Однажды я увидела существо, более близкое к ангельскому образу, нежели гермафродит из Брахма-Пури. Это случилось в Мадриде, в ресторане «Пуэрта-Серрада», где я обедала со своим ангельским другом. За соседним столиком сидели люди явно из мира мюзик-холла, которых обслуживал сам хозяин, расплываясь в подобострастии. Это были вульгарные, пошлые особы, вероятно, как и те эстрадные представления, которые они давали. Мое внимание привлек один из обедавших, и это оказалась бородатая девушка. Молодая женщина, худощавая, скромно одетая и мало говорившая своим красивым серьезным голосом, была вовсе не потешной, а возвышенной. До этого я видела только бородачек, которых показывают на ярмарках: полногрудых баб с толстыми спинами, нависающими над кромкой корсета, уродок, увешанных петлицами, нерях, обсыпанных розовой пудрой и ослепляющих стеклянной бижутерией; эти создания, напоминавшие балаганные трюки зубодеров и фарсы Табарена, вызывали у меня лишь тоску и отвращение. Но женщина из «Пуэрта-Серрада» привела меня в восторг. Красота ее жестов, чистота ее смуглого лица, обрамленного роскошной гривой, огонь ее глаз, рассеянно касавшихся меня взглядом, изящество худой груди и юношеской шеи восхищали меня до безумия. Когда женщина встала, я ждала, что она раскроет крылья, но она просто направилась за своими спутниками к выходу. Я заметила, что она низкого роста. Прежде чем переступить порог, женщина обернулась и удивленно взглянула на стену у меня за спиной. Я тоже обернулась. На стене ничего не было.

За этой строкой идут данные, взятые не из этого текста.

From an optimization exercise on the open Yosys and OpenROAD flow, aimed at small area; shortcuts taken in it are not production practice. Only simulation tests tie the RTL to the original design; equivalence was not proved.

==> flow/design.v (outline; a module is shown in full before it is edited, if it fits) <==
// module _latency: 27 lines
// module interpolator_raw: 937 lines
// module mxn: 6 lines
// module fa: 6 lines
// module mj: 6 lines
// module ha: 6 lines
// module han: 7 lines
// module kp: 7 lines
// module or2: 6 lines
// module xor2: 6 lines
// module xnor2: 6 lines
module  interpolator_raw #
(
    parameter D_width = 6
)
(
    input clk,rst,
    input clk_en,
    input din_valid,
    input din_last,
    input [D_width-1:0]dx,dy,
    input [7:0] lu,ru,ld,rd,
    output dout_valid,
    output dout_last,
    output [7:0] p
);
  // ...
==> flow/flow/run.sh <==
#!/bin/bash
# The standard layout (the standard.sh: ORFS synthesis to final layout),
# with two changes:
#  - each port gets a sky130_fd_sc_hd__buf_1 buffer instead of the larger
#    delay cell buffer_ports picks by default;
#  - clock tree synthesis builds its tree from clkbuf_4 and adds no dummy
#    loads.
# All of make's output goes to standard.log in this folder; ORFS writes each
# tool's own log under orfs/logs/.
set -euo pipefail
bash standard.sh \
  "BUFFER_PORTS_ARGS=-buffer_cell sky130_fd_sc_hd__buf_1" \
  "CTS_ARGS=-sink_clustering_enable -repair_clock_nets -dont_use_dummy_load -root_buf sky130_fd_sc_hd__clkbuf_4 -buf_list sky130_fd_sc_hd__clkbuf_4" \
  finish > standard.log 2>&1
==> flow/standard.sh <==
#!/bin/bash
# synth_recipe.tcl (not shown) runs the flow's synth.tcl, then flattens the netlist and writes it again
# the make line also repeats each setting of config.mk as NAME=value (left out here)
make -C /OpenROAD-flow-scripts/flow DESIGN_CONFIG=/design/flow/config.mk WORK_HOME=/design/flow/orfs CLKGATE_MAP_FILE= SYNTH_SCRIPT=/design/flow/synth_recipe.tcl "${@:-finish}"
==> flow/config.mk <==
export PLATFORM = sky130hd
export DESIGN_NAME = interpolator_raw
export DESIGN_NICKNAME = interpolator_raw
export VERILOG_FILES = /design/flow/design.v
export SDC_FILE = /design/flow/constraint.sdc
export NUM_CORES = 4
export LEC_CHECK = 0
export CAP_MARGIN = 20
export CORE_MARGIN = 2
export CORE_UTILIZATION = 60
export GPL_ROUTABILITY_DRIVEN = 0
export GPL_TIMING_DRIVEN = 0
export PLACE_DENSITY = 0.75
export SLEW_MARGIN = 20
export SYNTH_HIERARCHICAL = 1
export SYNTH_MINIMUM_KEEP_SIZE = 0
==> flow/constraint.sdc <==
create_clock -name core_clock -period 5.0 [get_ports {clk}]
set_input_delay 1.0000 -clock core_clock [delete_from_list [all_inputs] [get_ports {clk}]]
set_output_delay 1.0000 -clock core_clock [all_outputs]
set_load 0.01 [all_outputs]
==> summary.txt, run 1 <==
status timing/DRC/antenna clean; simple-gate share of the synthesized area 0.0374; core footprint 0.0103 mm^2; Final min period 4.77 ns; Die X 107 um; Resized Gates After CTS 6; placed insts 694; Slew headroom 0.544; DIE HEIGHT 107 um; met3 Use GR 0.0553; layout cells sized above 1 0.0737; ys flop type edfxtp_1; WS Path Type input pin to flip-flop; total CTS buffers 9; met1 WL 5.38 mm; Tcrit/Tclk final 0.953; grt total ovfl 0; FF+latch count, synth 66; clkbuf count 9; RSZ-0062 raised after global routing false; WL met2 6.85 mm; NonClk Buf Share 0.0398; Multi-In Gates 416; largest family of logic cells by synthesized area adder cells; cell depth of the worst setup path 14; CP bufs+invs 2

Такая вот бородатая женщина. В ресторанах иногда можно увидеть необычные вещи; чтобы в этом убедиться, достаточно вспомнить человека в черных перчатках. А для того чтобы вызывать неожиданный интерес у Ипполиты, достаточно беспрестанно будить ее любопытство. Загадки слетаются к ней, словно птицы к бросающему зерно. И тогда незнакомцы в самолете делают ей странные признания; она слышит необычные перебранки в соседнем гостиничном номере; обнаруживает между страницами ежегодника волнующие отрывки из писем; встречает дисгармоничные пары; находит диковинные предметы; ей звонят сумасшедшие, и ее сопровождают уродцы, как тот карлик в Лондоне, который упорно ходил за ней целую неделю, не отвечая на вопросы.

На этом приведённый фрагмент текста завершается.